The Glass Mountain is a geologic feature in Lower Cathedral Valley of Capitol Reef National Park consisting of large selenite (gypsum) crystals forming a mound or plug 15 feet high. Gypsum was deposited as sea water evaporated 165 million years ago and then buried under other sediments. The gypsum migrated upwards through fractures in the sediments forming layers and, very rarely, domes like the Glass Mountain.

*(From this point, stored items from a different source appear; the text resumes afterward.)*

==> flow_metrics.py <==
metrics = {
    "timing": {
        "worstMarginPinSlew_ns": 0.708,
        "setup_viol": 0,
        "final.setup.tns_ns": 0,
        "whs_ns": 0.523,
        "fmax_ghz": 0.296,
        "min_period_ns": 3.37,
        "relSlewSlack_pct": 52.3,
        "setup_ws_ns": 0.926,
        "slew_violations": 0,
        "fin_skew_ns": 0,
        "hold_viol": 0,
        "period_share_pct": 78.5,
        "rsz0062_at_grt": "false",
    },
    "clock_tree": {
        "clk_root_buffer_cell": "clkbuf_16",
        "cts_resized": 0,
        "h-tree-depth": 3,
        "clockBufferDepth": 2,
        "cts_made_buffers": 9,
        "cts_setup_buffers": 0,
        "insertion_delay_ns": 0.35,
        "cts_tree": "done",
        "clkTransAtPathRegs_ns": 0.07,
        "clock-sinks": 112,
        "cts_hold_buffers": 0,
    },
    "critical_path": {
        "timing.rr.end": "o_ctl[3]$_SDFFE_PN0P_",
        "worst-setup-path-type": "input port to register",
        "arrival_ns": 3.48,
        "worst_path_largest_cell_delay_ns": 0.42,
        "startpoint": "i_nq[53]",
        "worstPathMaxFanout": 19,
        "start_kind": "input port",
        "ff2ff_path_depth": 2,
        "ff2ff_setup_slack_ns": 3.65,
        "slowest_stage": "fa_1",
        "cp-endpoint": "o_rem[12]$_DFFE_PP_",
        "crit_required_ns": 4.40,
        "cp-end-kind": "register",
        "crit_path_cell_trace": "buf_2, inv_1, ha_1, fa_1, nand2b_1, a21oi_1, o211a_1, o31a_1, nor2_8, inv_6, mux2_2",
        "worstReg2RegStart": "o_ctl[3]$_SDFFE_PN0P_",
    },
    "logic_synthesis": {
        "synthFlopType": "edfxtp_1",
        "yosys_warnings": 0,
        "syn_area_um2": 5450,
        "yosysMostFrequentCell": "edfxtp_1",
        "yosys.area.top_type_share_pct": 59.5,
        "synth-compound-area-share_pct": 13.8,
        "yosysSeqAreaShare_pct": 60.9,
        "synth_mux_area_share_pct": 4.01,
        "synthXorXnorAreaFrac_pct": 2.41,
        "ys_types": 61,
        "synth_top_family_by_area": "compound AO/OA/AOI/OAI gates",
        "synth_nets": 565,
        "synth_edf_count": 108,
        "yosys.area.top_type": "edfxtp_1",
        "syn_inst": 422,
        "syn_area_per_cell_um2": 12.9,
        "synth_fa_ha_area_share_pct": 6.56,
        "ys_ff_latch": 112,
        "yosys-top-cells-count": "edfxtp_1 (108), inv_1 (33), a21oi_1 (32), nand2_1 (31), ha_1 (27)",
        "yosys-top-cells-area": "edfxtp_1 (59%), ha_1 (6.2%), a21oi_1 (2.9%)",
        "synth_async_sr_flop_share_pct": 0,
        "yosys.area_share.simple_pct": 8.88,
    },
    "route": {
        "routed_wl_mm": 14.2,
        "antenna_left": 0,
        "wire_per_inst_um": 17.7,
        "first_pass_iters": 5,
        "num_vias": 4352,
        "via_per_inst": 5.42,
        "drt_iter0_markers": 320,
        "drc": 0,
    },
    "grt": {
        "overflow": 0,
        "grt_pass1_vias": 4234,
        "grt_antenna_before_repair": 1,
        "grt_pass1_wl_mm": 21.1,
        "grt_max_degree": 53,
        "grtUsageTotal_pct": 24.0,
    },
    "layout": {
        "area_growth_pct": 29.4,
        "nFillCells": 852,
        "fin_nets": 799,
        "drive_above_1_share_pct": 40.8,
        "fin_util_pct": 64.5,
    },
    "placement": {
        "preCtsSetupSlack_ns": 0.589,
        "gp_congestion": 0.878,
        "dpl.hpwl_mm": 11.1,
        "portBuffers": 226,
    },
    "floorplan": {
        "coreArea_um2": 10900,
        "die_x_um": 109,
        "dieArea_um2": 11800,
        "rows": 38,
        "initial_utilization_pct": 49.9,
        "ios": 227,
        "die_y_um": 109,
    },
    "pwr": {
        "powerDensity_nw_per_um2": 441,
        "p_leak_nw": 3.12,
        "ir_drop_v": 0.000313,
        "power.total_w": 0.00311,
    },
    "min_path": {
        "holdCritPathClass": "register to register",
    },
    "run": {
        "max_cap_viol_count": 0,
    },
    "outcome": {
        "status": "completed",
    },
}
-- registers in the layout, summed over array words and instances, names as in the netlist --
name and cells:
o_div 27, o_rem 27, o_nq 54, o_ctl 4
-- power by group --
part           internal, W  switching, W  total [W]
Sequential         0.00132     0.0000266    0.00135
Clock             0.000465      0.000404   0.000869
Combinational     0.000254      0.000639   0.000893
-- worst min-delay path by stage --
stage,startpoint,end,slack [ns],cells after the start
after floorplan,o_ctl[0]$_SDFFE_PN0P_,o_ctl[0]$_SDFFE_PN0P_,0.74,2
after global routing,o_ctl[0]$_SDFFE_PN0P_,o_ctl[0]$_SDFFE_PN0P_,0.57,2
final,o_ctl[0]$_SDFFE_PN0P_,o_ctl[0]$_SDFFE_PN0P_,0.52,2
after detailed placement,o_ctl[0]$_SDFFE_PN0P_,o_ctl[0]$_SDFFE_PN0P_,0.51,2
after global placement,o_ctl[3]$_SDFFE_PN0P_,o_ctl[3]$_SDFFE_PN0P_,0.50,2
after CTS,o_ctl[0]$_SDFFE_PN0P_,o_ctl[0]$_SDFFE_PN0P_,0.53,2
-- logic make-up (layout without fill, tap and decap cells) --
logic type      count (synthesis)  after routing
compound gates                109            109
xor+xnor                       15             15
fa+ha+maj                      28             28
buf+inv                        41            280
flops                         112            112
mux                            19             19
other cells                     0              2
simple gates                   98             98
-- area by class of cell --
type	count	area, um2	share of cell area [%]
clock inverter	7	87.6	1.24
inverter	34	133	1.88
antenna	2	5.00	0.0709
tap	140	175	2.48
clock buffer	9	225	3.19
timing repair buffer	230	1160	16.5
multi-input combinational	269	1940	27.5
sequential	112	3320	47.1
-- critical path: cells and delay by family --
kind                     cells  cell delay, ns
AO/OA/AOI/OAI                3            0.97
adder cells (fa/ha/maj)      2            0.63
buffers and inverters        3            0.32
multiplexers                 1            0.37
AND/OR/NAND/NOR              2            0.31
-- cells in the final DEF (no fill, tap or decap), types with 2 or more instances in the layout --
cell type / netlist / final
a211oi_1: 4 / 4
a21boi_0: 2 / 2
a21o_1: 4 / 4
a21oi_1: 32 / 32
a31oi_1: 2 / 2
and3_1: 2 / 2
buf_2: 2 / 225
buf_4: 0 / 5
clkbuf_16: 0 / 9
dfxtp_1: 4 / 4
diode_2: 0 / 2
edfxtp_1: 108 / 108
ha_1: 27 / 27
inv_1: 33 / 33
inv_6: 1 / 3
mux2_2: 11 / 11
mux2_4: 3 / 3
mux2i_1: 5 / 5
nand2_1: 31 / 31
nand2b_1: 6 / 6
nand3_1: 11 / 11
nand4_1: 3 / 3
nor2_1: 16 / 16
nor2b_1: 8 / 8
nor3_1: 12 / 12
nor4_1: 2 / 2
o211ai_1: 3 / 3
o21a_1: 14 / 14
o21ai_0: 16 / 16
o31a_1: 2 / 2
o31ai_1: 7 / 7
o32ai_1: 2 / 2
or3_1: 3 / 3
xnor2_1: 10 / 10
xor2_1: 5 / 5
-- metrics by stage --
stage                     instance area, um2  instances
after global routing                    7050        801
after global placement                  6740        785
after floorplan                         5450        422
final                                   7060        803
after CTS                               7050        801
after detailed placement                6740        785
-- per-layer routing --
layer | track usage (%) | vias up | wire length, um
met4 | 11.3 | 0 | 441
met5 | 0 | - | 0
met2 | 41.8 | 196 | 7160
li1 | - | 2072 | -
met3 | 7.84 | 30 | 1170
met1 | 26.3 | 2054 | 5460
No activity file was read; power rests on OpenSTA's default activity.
<file path="config.mk">
export PLATFORM = sky130hd
export DESIGN_NAME = pfd_prep_flat
export DESIGN_NICKNAME = d
export VERILOG_FILES = /design/src/sv/pfd_pkg.sv /design/src/sv/pfd_if.sv /design/src/sv/pfd_prep.sv /design/src/flat_wrapper.sv
export SDC_FILE = /design/constraint.sdc
export NUM_CORES = 1
export LEC_CHECK = 0
export BUFFER_PORTS_ARGS = -buffer_cell sky130_fd_sc_hd__clkbuf_2
export CAP_MARGIN = 15
export CORE_MARGIN = 2
export CORE_UTILIZATION = 50
export DETAILED_ROUTE_END_ITERATION = 10
export GPL_ROUTABILITY_DRIVEN = 0
export PLACE_DENSITY = 0.92
export SYNTH_ARGS = -nofsm -noshare
export SYNTH_HDL_FRONTEND = slang
export SYNTH_SLANG_ARGS = --single-unit
</file>
<file path="constraint.sdc">
create_clock -name i_clk -period 6.4 [get_ports i_clk]
set_clock_uncertainty 0.1 [all_clocks]
set_input_delay 1.6 -clock i_clk [delete_from_list [all_inputs] [get_ports i_clk]]
set_output_delay 1.6 -clock i_clk [all_outputs]
set_load 0.02 [all_outputs]
</file>
<file path="src/sv/pfd_pkg.sv">
package pfd_pkg;

    // Field widths fixed by the port definition.
    localparam int FREQ_W      = 27;
    localparam int TARGET_W    = FREQ_W + 2;
    localparam int N_W         = 4;
    localparam int P_FRAC_BITS = 24;

    // Recommended window for the integer ratio.
    localparam logic [TARGET_W-1:0] N_MIN = TARGET_W'(6);
    localparam logic [TARGET_W-1:0] N_MAX = TARGET_W'(12);

    // Control word that travels alongside each beat through the pipeline.
    typedef struct packed {
        logic valid;
        logic on;
        logic half;
        logic err;
    } t_ctl;

endpackage

</file>
<file path="src/sv/pfd_if.sv">
// Request channel: reference and wanted output frequency.
interface pfd_in_if;
    logic                       valid;
    logic                       ready;
    logic [pfd_pkg::FREQ_W-1:0] ref_freq_hz;
    logic [pfd_pkg::FREQ_W-1:0] out_freq_hz;

    modport source (output valid, output ref_freq_hz, output out_freq_hz, input ready);
    modport sink   (input valid, input ref_freq_hz, input out_freq_hz, output ready);
endinterface


</file>
<file path="src/sv/pfd_prep.sv">
module pfd_prep #(
    parameter int NQ_W = pfd_pkg::TARGET_W + pfd_pkg::P_FRAC_BITS + 1
) (
    input  logic                       i_clk,
    input  logic                       i_rst_n,
    input  logic                       i_en,
    pfd_in_if.sink                     i_in,
    output pfd_pkg::t_ctl              o_ctl,
    output logic [pfd_pkg::FREQ_W-1:0] o_rem,
    output logic [pfd_pkg::FREQ_W-1:0] o_div,
    output logic [NQ_W-1:0]            o_nq
);
    import pfd_pkg::*;

    logic [TARGET_W-1:0] target;
    logic [TARGET_W:0]   six_ref;
    logic                half;
    logic [FREQ_W-1:0]   div;
    t_ctl                n_ctl;
    t_ctl                r_ctl;
    logic [FREQ_W-1:0]   r_div;
    logic [NQ_W-1:0]     r_nq;

    // The whole pipeline moves together, so the input takes a beat whenever it moves.
    assign i_in.ready = i_en;

    // Target is four times the output. A ratio below the minimum means
    // target < 6 * ref, in which case the reference is halved.
    always_comb begin
        target  = {i_in.out_freq_hz, 2'b00};
        six_ref = {1'b0, i_in.ref_freq_hz, 2'b00} + {2'b00, i_in.ref_freq_hz, 1'b0};
        half    = ({1'b0, target} < six_ref);
        div     = half ? {1'b0, i_in.ref_freq_hz[FREQ_W-1:1]} : i_in.ref_freq_hz;

        n_ctl.valid = i_in.valid;
        n_ctl.on    = (i_in.ref_freq_hz != '0) && (i_in.out_freq_hz != '0);
        n_ctl.half  = half;
        n_ctl.err   = half && (div == '0);
    end

    always_ff @(posedge i_clk) begin
        if (!i_rst_n) begin
            r_ctl <= '0;
        end else if (i_en) begin
            r_ctl <= n_ctl;
        end
    end

    // Dividend is target followed by the fraction bits plus one rounding bit.
    always_ff @(posedge i_clk) begin
        if (i_en) begin
            r_div <= div;
            r_nq  <= NQ_W'(target) << (NQ_W - TARGET_W);
        end
    end

    assign o_ctl = r_ctl;
    assign o_rem = '0;
    assign o_div = r_div;
    assign o_nq  = r_nq;

endmodule

</file>
<file path="src/flat_wrapper.sv">
// flat-port wrapper written by rule: the top's interface ports become plain ports
module pfd_prep_flat import pfd_pkg::*;
#(
    parameter int NQ_W = pfd_pkg::TARGET_W + pfd_pkg::P_FRAC_BITS + 1
)
  (i_clk, i_rst_n, i_en, o_ctl, o_rem, o_div, o_nq, i_in_valid, i_in_ref_freq_hz, i_in_out_freq_hz, i_in_ready);
  pfd_in_if i_in_i ();
  input  logic i_clk;
  input  logic i_rst_n;
  input  logic i_en;
  output pfd_pkg::t_ctl o_ctl;
  output logic [pfd_pkg::FREQ_W-1:0] o_rem;
  output logic [pfd_pkg::FREQ_W-1:0] o_div;
  output logic [NQ_W-1:0] o_nq;
  input wire logic [$bits(i_in_i.valid)-1:0] i_in_valid;
  input wire logic [$bits(i_in_i.ref_freq_hz)-1:0] i_in_ref_freq_hz;
  input wire logic [$bits(i_in_i.out_freq_hz)-1:0] i_in_out_freq_hz;
  output wire logic [$bits(i_in_i.ready)-1:0] i_in_ready;
  assign i_in_i.valid = i_in_valid;
  assign i_in_i.ref_freq_hz = i_in_ref_freq_hz;
  assign i_in_i.out_freq_hz = i_in_out_freq_hz;
  assign i_in_ready = i_in_i.ready;
  pfd_prep #(.NQ_W(NQ_W)) u_core (.i_clk(i_clk), .i_rst_n(i_rst_n), .i_en(i_en), .i_in(i_in_i), .o_ctl(o_ctl), .o_rem(o_rem), .o_div(o_div), .o_nq(o_nq));
endmodule
</file>
==> metrics.yaml <==
detailed_routing:
  routed_wl_mm: 12.0
  post_drt_wl_per_cell_um: 16.6
  vias: 4007
  ant_nets: 0
  drtIter0Drc: 315
  dr.pass1.iters: 5
  drc: 0
  vias_per_cell: 5.53
die:
  ioPinCount: 171
  dieArea_mm2: 0.0102
  core_area_mm2: 0.00920
  num_rows: 35
  die_y_um: 101
  die_w_um: 101
  initial_core_util_pct: 51.4
worst_setup_path:
  crit_buf_inv: 3
  critPathCaptureType: "flip-flop"
  critPathKind: "in -> reg"
  path_delay_family: "compound AO/OA/AOI/OAI gates"
  crit_fanout: 12
  worstPathArrival_ns: 6.03
  r2r-start: "u_core.o_ctl[1]"
  r2r_end: "u_core.o_ctl[1]"
  startpoint_type: "input port"
  cp.required_ns: 6.39
  r2r.worst_path.cells: 2
  crit_chain: "clkbuf_2 -> inv_1 -> ha_1 -> and4_1 -> a21oi_2 -> o221ai_2 -> o21a_1 -> a221o_1 -> a21oi_2 -> o21ai_1 -> a21oi_1 -> xor2_1 -> ha_1 -> a21o_1 -> a21o_1 -> a21oi_1 -> nor2b_1 -> o21ai_0 -> nand2b_1 -> a221oi_2 -> a2111oi_4 -> buf_12 -> mux2_1"
  worst_path_max_delay_cell: "ha_1"
  cp.depth: 23
  slowest_delay_ns: 0.37
  regToRegSetupSlack_ns: 5.61
power:
  swShare_pct: 34.1
  power.net_switching_w: 0.000459
  p_int_w: 0.000888
  power_frac_comb_pct: 37.9
  power_leakage_nw: 2.81
  irDropWorstVdd_v: 0.0000904
  p_clk_share_pct: 26.9
  p_per_area_mw_per_mm2: 235
  power_frac_seq_pct: 35.2
clock_tree:
  ctsHoldBuffers: 0
  cts_sinks: 58
  cts-htree-levels: 3
  cts_root_buf: "clkbuf_8"
  tritoncts: "yes"
  cts.clk_slew.worst_paths_ns: 0.06
  cts_buffers: 9
  clkLatencyLatePin_ns: 0.34
  clock_path_buffers: 2
synth:
  synth_simple_gate_area_share_pct: 9.93
  syn_inst: 447
  async_flop_share_pct: 0
  synth_compound_area_share_pct: 13.2
  synth_edf_count: 54
  yosysWarnings: 0
  synthMuxAreaShare_pct: 5.75
  yosys-top-cells-area: "edfxtp_1, ha_1, buf_4, mux2i_1, a21oi_1"
  synth_cell_types: 52
  synth_top_family_by_area: "adder cells"
  ys_seq_elements: 58
  synth_ff_type: "edfxtp_1"
  post-synth-top-area-cell: "edfxtp_1"
  yosys.area_share.xor_xnor_pct: 4.45
  synth.cell_area_mm2: 0.00472
  synth_seq_area_share_pct: 36.0
  synthAdderAreaFrac_pct: 18.2
  synth_top_area_share_pct: 34.3
  avgSynthCellArea_um2: 10.6
layout:
  final_area_mm2: 0.00574
  diodes: 0
  syn_to_final_growth_pct: 21.5
  layout_commonest_cell: "clkbuf_2"
  nets: 734
  final_cell_mix: "clkbuf_2, ha_1, conb_1, edfxtp_1, buf_4"
  drive_above_1_share_pct: 29.0
  fillers: 672
worst_hold_path:
  hold-path-cell-count: 2
  worstHoldEndpoint: "u_core.o_ctl[2]"
  hp-class: "reg -> reg"
  min_from: "u_core.o_ctl[2]"
timing:
  timing.final.crit_share_pct: 94.4
  hold_violations: 0
  setup_viol: 0
  slew-limit-headroom_pct: 53.8
  worst_slew_pin_slew_ns: 0.693
  fmax_mhz: 165
  tns_ns: 0
  rsz0062_at_grt: "false"
  fin_crit_ns: 6.04
  slew_violations: 0
placed_design:
  port_buffers: 116
  post_dp_cell_area_mm2: 0.00548
  dp_hpwl_mm: 9.50
grt:
  gr-total-overflow: 0
  first_global_vias: 3767
  antenna_found_initial: 0
  grtUsageTotal_pct: 22.9
  grt_max_degree: 37
  grt_first_pass_wirelength_mm: 18.5
status:
  status: "completed"
job:
  max-cap-violations: 0
[sequential cells by signal (all words and copies together) (netlist names)]
register	flops
u_core.o_nq	27
u_core.o_div	27
u_core.o_ctl	4
[power by group through the flow]
stage | Sequential, W | Clock (W) | Combinational [W]
2_1_floorplan | 0.000533 | 0 | 0.000296
6_report | 0.000474 | 0.000362 | 0.000511
3_5_place_dp | 0.000482 | 0 | 0.000482
5_1_grt | 0.000478 | 0.000379 | 0.000556
4_1_cts | 0.000474 | 0.000368 | 0.000487
3_3_place_gp | 0.000481 | 0 | 0.000458
[stage by stage]
step	power (W)	hold slack (ns)	std cells	utilization [%]	setup WS [ns]
floorplan	0.000829	0.445	500	-	0.556
global placement	0.000939	0.364	704	59.5	-0.0975
detailed placement	0.000964	0.373	704	59.5	-0.376
CTS	0.00133	0.381	720	61.8	0.0439
global route	0.00141	0.402	724	62.4	0.0549
finish	0.00135	0.380	724	62.4	0.356
[worst max path at each step]
stage / from / slack (ns) / endpoint
floorplan: i_in_ref_freq_hz[0] / 0.56 / u_core.o_div[25]
global placement: i_in_ref_freq_hz[1] / -0.1 / u_core.o_div[25]
detailed placement: i_in_ref_freq_hz[1] / -0.38 / u_core.o_div[16]
CTS: i_in_ref_freq_hz[1] / 0.04 / u_core.o_div[18]
global route: i_in_ref_freq_hz[1] / 0.05 / u_core.o_div[25]
finish: i_in_ref_freq_hz[8] / 0.36 / u_core.o_div[25]
[worst register-to-register path: cells and delay by family, from the launching register on]
| family | cells | cell delay, ns |
|---|---|---|
| compound gates | 2 | 0.24 |
| flops | 1 | 0.32 |
[cells in the mapped netlist, drive strengths merged (2+ instances only)]
cell type,number
ha,67
nand2b,7
o211ai,3
nor2,6
and2,3
nand4,8
nor4,11
nand3,7
a41oi,2
xnor2,13
nand2,17
o21bai,5
a221oi,2
and4,3
o21a,2
xor2,11
a2111oi,3
and3,3
inv,36
a21o,13
nor2b,6
edfxtp,54
a211oi,4
o21ai,18
nor3,4
nor4b,3
a21oi,32
dfxtp,4
mux2i,26
buf,58
[what timing repair did]
| item | 4_1_cts | 5_1_grt |
|---|---|---|
| gates resized for setup | 0 | 4 |
| setup buffers | 0 | 4 |
| cloned | 0 | 0 |
| endpoints found under the setup margin | 13 | 29 |
| pin swaps | 1 | 2 |
[area by class of cell]
cell class / instances / area, um^2 / area share (%)
flip-flops and latches: 58 / 1700 / 29.6
inverters: 36 / 135 / 2.35
clock inverters: 6 / 81.3 / 1.42
repair buffers: 156 / 906 / 15.8
multi-input cells: 347 / 2650 / 46.2
well taps: 111 / 139 / 2.42
clock buffers: 10 / 128 / 2.22
[logic make-up after synthesis]
| group | after synthesis |
|---|---|
| flops | 58 |
| other cells | 1 |
| mux | 27 |
| fa+ha+maj | 68 |
| compound gates | 93 |
| xor+xnor | 24 |
| buf+inv | 95 |
| simple gates | 81 |
[per-layer routing]
layer	global-route usage, %	wire [um]	vias to the layer above
met5	0	0	-
met3	4.97	1060	44
met4	10.5	508	0
li1	-	-	1864
met2	38.5	5660	248
met1	28.1	4760	1851
Note: power is estimated with default switching activity, not from simulation.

There is only one exposed selenite plug within the park and one other just outside which has been reduced to ground level by collectors.

==Climate==
Spring and fall are the most favorable seasons to visit Glass Mountain. According to the Köppen climate classification system, it is located in a Cold semi-arid climate zone, which is defined by the coldest month having an average mean temperature below 32 °F (0 °C), and at least 50% of the total annual precipitation being received during the spring and summer. This desert climate receives less than 10 in of annual rainfall, and snowfall is generally light during the winter.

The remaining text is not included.